Bioelectric identification of aggressive prostate cancer using ultrasound stimulation

Although many studies suggested that cancerous prostate presents distinct membrane potential, there is currently no active translational research to turn this concept into cancer detection. One of the limitations is the fact that there is no established stimulation protocol and no non-invasive recording of the membrane potential. Ultrasound stimulation has the potential to be the first non-invasive stimulation method that enables clinical translation, and by leveraging our photoacoustic non-invasive voltage membrane variation. We hypothesized that aggressive prostate cancer cells have less polarized potential compared to mild cancer or healthy prostate cells, and are easier to excite under stimulation, since the depolarization threshold can be reached in lower energy stimulation induction. As initial testing, we used two distinct cell types— normal prostate cells, and aggressive cells (PC-3). The preliminary data shows that the PC-3 and normal prostate cells expressed distinct VSD responses when they were exposed to 1-MHz ultrasound neuromodulation (UNM) at 0.53W/cm2 power density for 10 sec from the 1-min time point (Figure 1). Encouragingly, aggressive cell line PC-3 significantly presents fluorescence enhancement compared to that of sham group at the 5-min time point (1.77 ± 0.24 vs. 0.97 ± 0.11, P < 0.01), whereas normal prostate cells present comparable membrane potentials between post- and pre-ultrasound stimulation phases (0.88 ± 0.21 vs. 1.09 ± 0.36). These results indicate that the proposed method can distinguish the selective tissues. Potassium chloride (KCI) serves as the positive control of inducing depolarization. The response upon excessive KCl stimulation is regarded as the positive control validating the operation of utilized slow VSD (i.e., the florescence readout has to be compared at or after the 5-min time point), DiBAC4(3) on both cell types, and also cross validating the excitability of cells. This confirmation leads to the conclusion that indeed two distinct electrophysiological responses were measured from two cell types through US stimulation.

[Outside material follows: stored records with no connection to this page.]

What follows belongs to an exercise in optimizing a design on an open flow for small area, a short achievable clock period and few clock cycles; a production flow would make more cautious choices. In this exercise RTL edits were held to simulation tests only and were not proved equivalent to the original.

## run.sh

```bash
#!/bin/bash
# synth_recipe.tcl (not shown) runs the flow's synth.tcl, then flattens the netlist and writes it again
# the make line also repeats each setting of config.mk as NAME=value (left out here)
make -C /OpenROAD-flow-scripts/flow DESIGN_CONFIG=/design/flow/config.mk WORK_HOME=/design/flow/orfs CLKGATE_MAP_FILE= SYNTH_SCRIPT=/design/flow/synth_recipe.tcl finish
```

## config.mk

```make
export PLATFORM = sky130hd
export DESIGN_NAME = rc_channel_conditioner
export DESIGN_NICKNAME = rc_channel_conditioner
export VERILOG_FILES = /design/flow/design.v
export SDC_FILE = /design/flow/constraint.sdc
export NUM_CORES = 4
export LEC_CHECK = 0
export CAP_MARGIN = 20
export CORE_MARGIN = 2
export CORE_UTILIZATION = 35
export SETUP_SLACK_MARGIN = 5
export SLEW_MARGIN = 20
```

## constraint.sdc

```tcl
create_clock -name core_clock -period 11.0 [get_ports {clk_i}]
set_input_delay 2.2000 -clock core_clock [delete_from_list [all_inputs] [get_ports {clk_i}]]
set_output_delay 2.2000 -clock core_clock [all_outputs]
set_load 0.01 [all_outputs]
```

## design.v

```verilog
`default_nettype none
package rcc_pkg;
  localparam int SAMPLE_BITS    = 11;
  localparam int CHANNEL_COUNT  = 16;
  localparam int STICK_COUNT    = 4;
  localparam int CH_BITS        = 4;
  localparam int PACK_BITS      = STICK_COUNT * SAMPLE_BITS;
  localparam int VALUE_BITS     = 16;
  localparam int THR_BITS       = 11;
  localparam int CFG_INDEX_BITS = 3;
  localparam int CFG_DATA_BITS  = PACK_BITS;
  localparam logic [VALUE_BITS-1:0] SCALE_LOW_RST  = 16'hff01;   
  localparam logic [VALUE_BITS-1:0] SCALE_HIGH_RST = 16'd255;
  localparam logic [THR_BITS-1:0]   THR_LOW_RST    = 11'd200;
  localparam logic [THR_BITS-1:0]   THR_HIGH_RST   = 11'd1100;
endpackage
`default_nettype wire
`default_nettype none
import rcc_pkg::*;
module rc_channel_conditioner (
  input  wire                                   clk_i,
  input  wire                                   rst_ni,
  input  wire                                   cfg_valid_i,
  output logic                                  cfg_ready_o,
  input  wire  [rcc_pkg::CFG_INDEX_BITS-1:0]    cfg_index_i,
  input  wire  [rcc_pkg::CFG_DATA_BITS-1:0]     cfg_data_i,
  input  wire                                   in_valid_i,
  output logic                                  in_ready_o,
  input  wire  [rcc_pkg::CH_BITS-1:0]           channel_index_i,
  input  wire  [rcc_pkg::SAMPLE_BITS-1:0]       raw_value_i,
  input  wire                                   fail_safe_i,
  output logic                                  out_valid_o,
  input  wire                                   out_ready_i,
  output logic signed [rcc_pkg::VALUE_BITS-1:0] conditioned_value_o,
  output logic                                  rising_edge_o,
  output logic                                  falling_edge_o,
  output logic                                  zero_span_o
);
  logic [3:0][10:0] lo_q, hi_q;
  logic [3:0]       inv_q;
  logic [15:0]      sl_q, sh_q;
  logic [10:0]      tl_q, th_q;
  assign cfg_ready_o = 1'b1;
  always_ff @(posedge clk_i or negedge rst_ni) begin
    if (!rst_ni) begin
      lo_q  <= '0;
      hi_q  <= '1;
      inv_q <= '0;
      sl_q  <= SCALE_LOW_RST;
      sh_q  <= SCALE_HIGH_RST;
      tl_q  <= THR_LOW_RST;
      th_q  <= THR_HIGH_RST;
    end else if (cfg_valid_i) begin
      case (cfg_index_i)
        3'd0: lo_q  <= cfg_data_i;
        3'd1: hi_q  <= cfg_data_i;
        3'd2: inv_q <= cfg_data_i[3:0];
        3'd3: sl_q  <= cfg_data_i[15:0];
        3'd4: sh_q  <= cfg_data_i[15:0];
        3'd5: tl_q  <= cfg_data_i[10:0];
        3'd6: th_q  <= cfg_data_i[10:0];
        default: ;
      endcase
    end
  end
  logic        spos_q;     
  logic        sdiv_q;     
  logic [3:0]  neg_q;      
  logic [15:0] s_q;        
  logic [15:0] nsl_q;      
  logic        cfg_hold;
  always_ff @(posedge clk_i or negedge rst_ni) begin
    if (!rst_ni) cfg_hold <= 1'b1;
    else         cfg_hold <= cfg_valid_i;
  end
  logic [16:0] s_full;
  assign s_full = {sh_q[15], sh_q} - {sl_q[15], sl_q};
  assign s_q    = s_full[15:0];
  assign nsl_q  = 16'd0 - sl_q;
  always_ff @(posedge clk_i) begin
    spos_q <= !s_full[16] && (s_full[15:0] != 16'd0);
    sdiv_q <= !s_full[16] && (s_full[15:1] != 15'd0);
    for (int i = 0; i < 4; i++) neg_q[i] <= (hi_q[i] < lo_q[i]);
  end
  logic [3:0] msb;
  logic [2:0] grp0;
  always_comb begin
    msb = 4'd0;
    for (int i = 0; i < 16; i++) if (s_q[i]) msb = 4'(i);
  end
  assign grp0 = msb[0] ? msb[3:1] : (msb[3:1] - 3'd1);
  logic        in_v, in_st, in_fs, in_zs, in_nz, in_go;
  logic [3:0]  in_ch;
  logic [11:0] in_d;       
  logic [11:0] in_nn;      
  logic [11:0] in_dmn;     
  logic [12:0] in_dm2n;    
  logic [2:0]  cnt;        
  logic [1:0]  bq;         
  logic [10:0] rq;
  logic [15:0] aq, cq;
  logic        pv, p_st, p_fs, p_zs;
  logic [3:0]  p_ch;
  logic        out_v;
  logic [15:0] oval;
  logic        orise, ofall, ozs;
  logic [15:0] zq;
  logic in_ng, in_sat, in_last, out_free, p_can, run, step, st_done;
  logic ns_direct, ns_hold, fire, in_leave;
  assign in_ng   = !in_fs && sdiv_q && !in_zs && in_nz && !in_d[11] && in_dmn[11];
  assign in_sat  = spos_q && !in_zs && in_nz && !in_d[11] && !in_dmn[11];
  assign in_last = !in_ng || (cnt == 3'd0);
  assign out_free  = !out_v || out_ready_i;
  assign p_can     = !pv || out_free;
  assign run       = in_v && in_st && p_can;
  assign step      = run && in_ng;
  assign st_done   = run && in_last;
  assign ns_direct = in_v && !in_st && !pv && out_free;
  assign ns_hold   = in_v && !in_st && !pv && !out_free;
  assign fire      = (pv || (in_v && !in_st)) && out_free;
  assign in_leave  = st_done || ns_direct || ns_hold;
  assign in_ready_o = !cfg_hold && (!in_v || (!pv && (!in_st || in_last)));
  logic [1:0]  idx;
  logic [10:0] lo, hi, xr, ar, hr;
  logic        ng;
  logic [11:0] dsg, nn, dmn;
  logic [12:0] dm2n;
  assign idx = channel_index_i[1:0];
  assign lo  = lo_q[idx];
  assign hi  = hi_q[idx];
  assign ng  = neg_q[idx];
  assign xr   = raw_value_i ^ {11{ng}};
  assign ar   = lo ^ {11{ng}};
  assign hr   = hi ^ {11{ng}};
  assign dsg  = {1'b0, xr} - {1'b0, ar};                     
  assign nn   = {1'b0, ar} - {1'b0, hr};                     
  assign dmn  = {1'b0, xr} - {1'b0, hr};                     
  assign dm2n = {2'b0, xr} + {2'b0, ar} - {1'b0, hr, 1'b0};  
  always_ff @(posedge clk_i or negedge rst_ni) begin
    if (!rst_ni) begin
      in_v <= 1'b0;
    end else begin
      in_v <= in_ready_o ? in_valid_i : (in_v && !in_leave);
    end
  end
  always_ff @(posedge clk_i) begin
    if (in_ready_o) begin
      in_st   <= (channel_index_i[3:2] == 2'b00);
      in_ch   <= channel_index_i;
      in_fs   <= fail_safe_i;
      in_zs   <= (lo == hi);
      in_nz   <= (raw_value_i != lo);
      in_d    <= (channel_index_i[3:2] == 2'b00) ? dsg : {1'b0, raw_value_i};
      in_nn   <= nn;
      in_dmn  <= dmn;
      in_dm2n <= dm2n;
      in_go   <= 1'b0;
      cnt     <= grp0;
      bq      <= s_q[{grp0, 1'b0} +: 2];
    end else if (step) begin
      in_go   <= 1'b1;
      cnt     <= cnt - 3'd1;
      bq      <= s_q[{cnt - 3'd1, 1'b0} +: 2];
    end
  end
  logic [2:0][10:0] r_s;
  logic [1:0]       dga, dgc;
  logic [1:0][10:0] t0;
  logic [1:0][12:0] t1, t2;
  always_comb begin
    r_s[0] = rq;
    for (int k = 0; k < 2; k++) begin
      t0[k] = {r_s[k][9:0], 1'b0} + (bq[1-k] ? in_d[10:0] : 11'd0);
      t1[k] = {1'b0, r_s[k], 1'b0} + (bq[1-k] ? {in_dmn[11], in_dmn} : {in_nn[11], in_nn});
      t2[k] = {1'b0, r_s[k], 1'b0} + (bq[1-k] ? in_dm2n : {in_nn, 1'b0});
      dgc[k] = !t2[k][12];
      dga[k] = !t1[k][12] && t2[k][12];
      r_s[k+1] = dgc[k] ? t2[k][10:0] : (dga[k] ? t1[k][10:0] : t0[k]);
    end
  end
  always_ff @(posedge clk_i) begin
    if (in_ready_o) begin
      rq <= msb[0] ? 11'd0 : dsg[10:0];
    end else if (step) begin
      rq <= r_s[2];
    end
    if (step) begin
      aq <= {(in_go ? aq[13:0] : 14'd0), dga[0], dga[1]};
      cq <= {(in_go ? cq[13:0] : 14'd0), dgc[0], dgc[1]};
    end else if (st_done) begin
      aq <= in_sat ? s_q : 16'd0;
      cq <= 16'd0;
    end else if (ns_hold) begin
      aq <= {4'd0, in_d};
    end
  end
  always_ff @(posedge clk_i or negedge rst_ni) begin
    if (!rst_ni) begin
      pv <= 1'b0;
    end else begin
      pv <= st_done || ns_hold || (pv && !out_free);
    end
  end
  always_ff @(posedge clk_i) begin
    if (st_done || ns_hold) begin
      p_st <= in_st;
      p_ch <= in_ch;
      p_fs <= in_fs;
      p_zs <= in_zs;
    end
  end
  logic        pinv;
  logic [15:0] base, x2, x3, cs_s, cs_k, k2, ssum, stick_val;
  logic        stick_zero;
  assign pinv = inv_q[p_ch[1:0]];
  assign base = pinv ? nsl_q : sl_q;
  assign x2   = aq ^ {16{pinv}};
  assign x3   = {cq[14:0], 1'b0} ^ {16{pinv}};
  assign cs_s = base ^ x2 ^ x3;
  assign cs_k = (base & x2) | (base & x3) | (x2 & x3);
  assign k2   = {cs_k[14:0], pinv};
  assign ssum = cs_s + k2 + {15'd0, pinv};
  assign stick_zero = p_fs || ((cs_s ^ k2) == {(cs_s[14:0] | k2[14:0]), pinv});
  assign stick_val  = p_fs ? 16'd0 :
                      ((pinv && ssum == 16'h8000) ? 16'h7fff : ssum);
  logic [10:0] nraw;
  logic [3:0]  nch;
  logic [11:0] dtl;
  logic        sw2, sw3, gt_th, lt_tl, gt_tl, zprev;
  logic [15:0] ns_val;
  logic        ns_zero, ns_keep;
  assign nraw  = pv ? aq[10:0] : in_d[10:0];
  assign nch   = pv ? p_ch : in_ch;
  assign sw2   = (nch == 4'd4) || (nch == 4'd6) || (nch == 4'd9);
  assign sw3   = (nch == 4'd5) || (nch == 4'd7) || (nch == 4'd8);
  assign gt_th = nraw > th_q;
  assign dtl   = {1'b0, nraw} - {1'b0, tl_q};
  assign lt_tl = dtl[11];
  assign gt_tl = !dtl[11] && (nraw != tl_q);
  assign zprev = zq[nch];
  always_comb begin
    ns_keep = 1'b0;
    if (sw2) begin
      if (gt_th)      ns_val = 16'd1;
      else if (lt_tl) ns_val = 16'd0;
      else begin
        ns_val  = {15'd0, zprev};
        ns_keep = 1'b1;
      end
    end else if (sw3) begin
      if (gt_th)      ns_val = 16'd2;
      else if (gt_tl) ns_val = 16'd1;
      else            ns_val = 16'd0;
    end else begin
      ns_val = {5'd0, nraw};
    end
  end
  assign ns_zero = (ns_val == 16'd0);
  logic        e_stick, e_zero, e_keep;
  logic [15:0] e_val;
  assign e_stick = pv && p_st;
  assign e_val   = e_stick ? stick_val : ns_val;
  assign e_zero  = e_stick ? stick_zero : ns_zero;
  assign e_keep  = !e_stick && ns_keep;
  always_ff @(posedge clk_i or negedge rst_ni) begin
    if (!rst_ni) begin
      zq    <= '1;
      out_v <= 1'b0;
    end else begin
      if (fire && !e_keep) zq[nch] <= e_zero;
      out_v <= fire || (out_v && !out_ready_i);
    end
  end
  always_ff @(posedge clk_i) begin
    if (fire) begin
      oval  <= e_val;
      orise <= zprev && !e_zero;
      ofall <= !zprev && e_zero;
      ozs   <= e_stick && p_zs;
    end
  end
  assign out_valid_o         = out_v;
  assign conditioned_value_o = oval;
  assign rising_edge_o       = orise;
  assign falling_edge_o      = ofall;
  assign zero_span_o         = ozs;
endmodule
`default_nettype wire
```

==> results of run 1 <==
[repair_timing]
item,CTS,global route
gates resized for setup,36,76
hold buffers,0,0
buffers inserted,24,18
gates cloned,7,1
setup endpoints to repair,29,29
pin swaps,16,38
[registers in the layout, indices dropped and copies added, names as in the netlist, 2 cells and up]
register	count
aq	16
bq	2
cnt	3
cq	15
hi_q	44
in_ch	4
in_d	12
in_dm2n	13
in_dmn	12
in_nn	12
inv_q	4
lo_q	44
neg_q	4
oval	16
p_ch	4
rq	11
sh_q	16
sl_q	16
th_q	11
tl_q	11
zq	16
[worst max path at each step]
stage                             from           to  slack (ns)
floorplan           channel_index_i[0]  in_dm2n[12]        4.96
global placement    channel_index_i[1]  in_dm2n[11]        3.85
detailed placement               bq[1]       rq[10]        3.68
CTS                              bq[1]        rq[6]        5.00
global route                     bq[1]        rq[1]        4.55
finish                           bq[1]        rq[1]        4.90
[kinds of logic after synthesis]
logic type | after synthesis | share of synthesized area, %
and+or+nand+nor | 544 | 11.4
AOI/OAI and AO/OA | 491 | 13.5
DFF | 303 | 36.3
xor gates and xnor gates | 233 | 8.96
adders and majority gates | 256 | 15.2
other | 1 | 0.0164
muxes | 176 | 9.75
buffers and inverters | 296 | 4.92
[worst max-delay path: cells and delay by family, from the launching register on]
kind	cells	cell delay, ns
AO/OA/AOI/OAI	15	2.75
adder cells (fa/ha/maj)	2	0.46
AND/OR/NAND/NOR	4	0.43
buffers and inverters	5	0.75
multiplexers	2	0.42
flip-flops	1	0.42
XOR/XNOR	2	0.53
[final cells by class]
cell class | count | area (um2) | share of cell area (%)
timing repair buffer | 153 | 1560 | 5.79
tap | 855 | 1070 | 3.98
multi-input combinational | 1702 | 14000 | 51.9
clock inverter | 17 | 111 | 0.414
inverter | 220 | 828 | 3.08
clock buffer | 52 | 1050 | 3.92
sequential | 303 | 8300 | 30.9
[layer usage]
layer | vias up | wire length [um] | GRT usage [%]
met4 | 0 | 2610 | 7.95
met1 | 8547 | 29800 | 25.9
met2 | 435 | 29200 | 30.2
met5 | - | 0 | 0
met3 | 117 | 2820 | 2.53
li1 | 8261 | - | -
[cells in the final DEF, fill, tap and decap left out, types with 17 or more instances in the layout]
master / instances
nand2b_1: 51
inv_1: 215
dfrtp_1: 81
nor2b_1: 29
dfstp_2: 85
mux2_2: 122
fa_1: 35
a22oi_1: 19
a21oi_1: 110
edfxtp_1: 130
clkbuf_16: 40
a21o_1: 71
nand3_1: 21
nand2_1: 240
xor2_1: 87
o21a_1: 20
mux4_2: 25
xnor2_1: 131
o21ai_0: 133
nand4_1: 17
mux2i_1: 26
and2_1: 35
buf_4: 47
clkdlybuf4s50_1: 85
ha_1: 214
nor2_1: 75
[cell usage after synthesis, types with 9 or more instances]
| master | number |
|---|---|
| ha_1 | 221 |
| dfrtp_1 | 81 |
| and2_1 | 36 |
| nor2_1 | 79 |
| nor3_1 | 20 |
| a21o_1 | 71 |
| inv_1 | 218 |
| nand4_1 | 17 |
| o21ai_0 | 150 |
| clkbuf_1 | 65 |
| nand3_1 | 21 |
| mux2_2 | 122 |
| dfstp_2 | 85 |
| fa_1 | 35 |
| nand2_1 | 240 |
| mux4_2 | 25 |
| nor4_1 | 10 |
| xnor2_1 | 133 |
| o21bai_1 | 14 |
| nand2b_1 | 53 |
| edfxtp_1 | 130 |
| nor2b_1 | 30 |
| xor2_1 | 99 |
| a21oi_1 | 122 |
| o21a_1 | 20 |
| mux2i_1 | 27 |
| o31ai_1 | 9 |
| o41ai_1 | 19 |
| a22oi_1 | 19 |
[metrics by stage]
stage | cells | worst slack [ns] | utilization [%] | hold WS (ns)
2_1_floorplan | 2300 | 4.96 | - | 0.417
3_3_place_gp | 3183 | 3.85 | 38.3 | 0.432
3_5_place_dp | 3183 | 3.68 | 38.3 | 0.434
4_1_cts | 3283 | 5.00 | 40.9 | 0.434
5_1_grt | 3302 | 4.55 | 41.6 | 0.454
6_report | 3302 | 4.90 | 41.6 | 0.436
==> run_results.csv, run 1 <==
group,metric,value,unit
status,status,"timing/DRC/antenna clean",
setup_path,reg2reg_from,"bq[1]",
setup_path,worst-endpoint-required,11.27,ns
timing,relSlewSlack,32.7,%
synthesis,ys.flop_type,"edfxtp_1",
placement,place_congestion,0.901,
synthesis,ys_types,79,
cells_and_area,nNetsFinal,2742,
placement,port-buffer-count,88,
setup_path,r2r_cells,30,
cts,clockRootBuffer,"clkbuf_16",
floorplanning,die_area,67400,um2
global_routing,antenna_found_initial,0,
min_path,holdPathStages,0,
floorplanning,die-height,260,um
synthesis,syn-num-nets,2624,
detailed_routing,wl,64400,um
setup_path,cp_max_fo,8,
detailed_routing,avgViaCountPerCell,5.26,
global_routing,grt_pass1_wl,99400,um
synthesis,synth.top_cells.by_area,"edfxtp_1 (17%), ha_1 (12%), dfstp_2 (9.8%)",
setup_path,cpMaxStageDelayCell,"edfxtp_1",
setup_path,crit_path_end_kind,"flip-flop",
placement,hpwl,48500,um
cts,cts.path.max_buffers,3,
global_routing,grt_pass1_vias,17592,
setup_path,rrSetupSlack,4.90,ns
setup_path,path_class,"reg -> reg",
detailed_routing,route.detailed.drc,0,
detailed_routing,final_antenna_net_count,0,
floorplanning,fp-row-count,93,
cells_and_area,num_antenna_cells,0,
timing,grt_setup_unrepaired,"true",
setup_path,r2r_end,"rq[1]",
floorplanning,start_util,35.4,%
cells_and_area,drive_gt1_share,18.1,%
cts,clk_pin_slew_worst_paths,0.06,ns
cts,cts_tree,"done",
cts,cts.sinks,303,
min_path,whs_endpoint,"p_ch[2]",
detailed_routing,via_count,17360,
min_path,hp-class,"reg -> reg",
synthesis,synth.yosys.seq_area_share,36.3,%
setup_path,cp-start-kind,"flip-flop",
placement,place_area,24700,um2
synthesis,yosys.area.top_type,"edfxtp_1",
cts,clk_latency,0.56,ns
synthesis,syn-instance-count,2300,
cells_and_area,area_growth,17.6,%
detailed_routing,first_iter_violations,1145,
synthesis,synth.avg_cell_area,9.94,um2
synthesis,yosys_warnings,1,
synthesis,async_reset_ff_share,54.8,%
global_routing,grt_start_max_net_pins,89,
global_routing,grt_use_total,19.0,%
synthesis,ys_ff_latch,303,
timing,tightest_slew,1.01,ns
cells_and_area,design_area,26900,um2
synthesis,yosys.area.top_type_share,17.1,%
run,maxCapViolations,0,
cells_and_area,fillCellCount,6117,
timing,slew_violations,0,
timing,fin_tns_setup,0,ns
setup_path,cpMostUsedCell,"a21oi_2",
timing,hold_violations,0,
setup_path,critPathMaxStageDelay,0.42,ns
min_path,worstHoldStart,"in_ch[2]",
detailed_routing,wl_per_cell,19.5,um
synthesis,synth_edf_count,130,
timing,final-setup-viol-count,0,
floorplanning,core_area,64600,um2
cts,numCtsBuffers,38,
timing,period_share,55.4,%
synthesis,synth_area,22900,um2
timing,fin_skew,0.0306,ns
floorplanning,ios,90,
cts,htreeDepth,2,
timing,max_freq,164,MHz
global_routing,overflow,0,
floorplanning,die_w,260,um
detailed_routing,drt_first_pass_iters,5,
timing,period_needed,6.10,ns
setup_path,critPathArrivalTime,6.36,ns
Testbench counts, summed over its fixed seeds: cycles 12,326.
==> run 2, diff against run 1 <==
--- a/design.v
+++ b/design.v
@@ -66,8 +66,8 @@
   logic        spos_q;     
   logic        sdiv_q;     
   logic [3:0]  neg_q;      
-  logic [15:0] s_q;        
-  logic [15:0] nsl_q;      
+  logic [15:0] sdiff;      
+  logic [15:0] nsl;        
   logic        cfg_hold;
   always_ff @(posedge clk_i or negedge rst_ni) begin
     if (!rst_ni) cfg_hold <= 1'b1;
@@ -75,8 +75,8 @@
   end
   logic [16:0] s_full;
   assign s_full = {sh_q[15], sh_q} - {sl_q[15], sl_q};
-  assign s_q    = s_full[15:0];
-  assign nsl_q  = 16'd0 - sl_q;
+  assign sdiff    = s_full[15:0];
+  assign nsl    = 16'd0 - sl_q;
   always_ff @(posedge clk_i) begin
     spos_q <= !s_full[16] && (s_full[15:0] != 16'd0);
     sdiv_q <= !s_full[16] && (s_full[15:1] != 15'd0);
@@ -86,7 +86,7 @@
   logic [2:0] grp0;
   always_comb begin
     msb = 4'd0;
-    for (int i = 0; i < 16; i++) if (s_q[i]) msb = 4'(i);
+    for (int i = 0; i < 16; i++) if (sdiff[i]) msb = 4'(i);
   end
   assign grp0 = msb[0] ? msb[3:1] : (msb[3:1] - 3'd1);
   logic        in_v, in_st, in_fs, in_zs, in_nz, in_go;
@@ -156,11 +156,11 @@
       in_dm2n <= dm2n;
       in_go   <= 1'b0;
       cnt     <= grp0;
-      bq      <= s_q[{grp0, 1'b0} +: 2];
+      bq      <= sdiff[{grp0, 1'b0} +: 2];
     end else if (step) begin
       in_go   <= 1'b1;
       cnt     <= cnt - 3'd1;
-      bq      <= s_q[{cnt - 3'd1, 1'b0} +: 2];
+      bq      <= sdiff[{cnt - 3'd1, 1'b0} +: 2];
     end
   end
   logic [2:0][10:0] r_s;
@@ -188,7 +188,7 @@
       aq <= {(in_go ? aq[13:0] : 14'd0), dga[0], dga[1]};
       cq <= {(in_go ? cq[13:0] : 14'd0), dgc[0], dgc[1]};
     end else if (st_done) begin
-      aq <= in_sat ? s_q : 16'd0;
+      aq <= in_sat ? sdiff : 16'd0;
       cq <= 16'd0;
     end else if (ns_hold) begin
       aq <= {4'd0, in_d};
@@ -213,7 +213,7 @@
   logic [15:0] base, x2, x3, cs_s, cs_k, k2, ssum, stick_val;
   logic        stick_zero;
   assign pinv = inv_q[p_ch[1:0]];
-  assign base = pinv ? nsl_q : sl_q;
+  assign base = pinv ? nsl : sl_q;
   assign x2   = aq ^ {16{pinv}};
   assign x3   = {cq[14:0], 1'b0} ^ {16{pinv}};
   assign cs_s = base ^ x2 ^ x3;
==> flow/run.sh (new file) <==
#!/bin/bash
# The standard layout (standard.sh), with the input and output port
# buffers made of sky130_fd_sc_hd__buf_1 cells instead of the delay buffers
# the placer picks by default. Every port still gets its buffer.
set -euo pipefail
export BUFFER_PORTS_ARGS="-buffer_cell sky130_fd_sc_hd__buf_1"
bash standard.sh > standard.log 2>&1
==> standard.sh (new file) <==
#!/bin/bash
# synth_recipe.tcl (not shown) runs the flow's synth.tcl, then flattens the netlist and writes it again
# the make line also repeats each setting of config.mk as NAME=value (left out here)
make -C /OpenROAD-flow-scripts/flow DESIGN_CONFIG=/design/flow/config.mk WORK_HOME=/design/flow/orfs CLKGATE_MAP_FILE= SYNTH_SCRIPT=/design/flow/synth_recipe.tcl "${@:-finish}"
--- a/config.mk
+++ b/config.mk
@@ -8,5 +8,7 @@
 export CAP_MARGIN = 20
 export CORE_MARGIN = 2
 export CORE_UTILIZATION = 35
+export CTS_CLUSTER_DIAMETER = 60
+export CTS_CLUSTER_SIZE = 30
 export SETUP_SLACK_MARGIN = 5
 export SLEW_MARGIN = 20
removed: run.sh
==> run 2 against run 1 <==
Flip-flop and latch count stayed put. Register-to-register slack better by 0.19 ns. Cell count is 0.15% lower. Count of clock-buffer cells in the layout is 23 lower. Die area stayed put. Critical path depth is 11 lower. Fmax is 2.7% higher. Clock skew is 0.0033 ns higher. Critical path type is now in -> reg. Largest cell class unchanged.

Figure 1. Preliminary results of membrane potential response upon ultrasound stimulation. KCL induced depolarization was regarded as the positive control to validate sensitive dye function.

Publications

  1. Zhang HK, Kang J, Malla A, Lisok A, Bhujwalla ZM, Pomper MG, Harraz MM, Boctor EM. Bioelectric identification of aggressive prostate cancer using ultrasound cell stimulation. IEEE IUS 2019.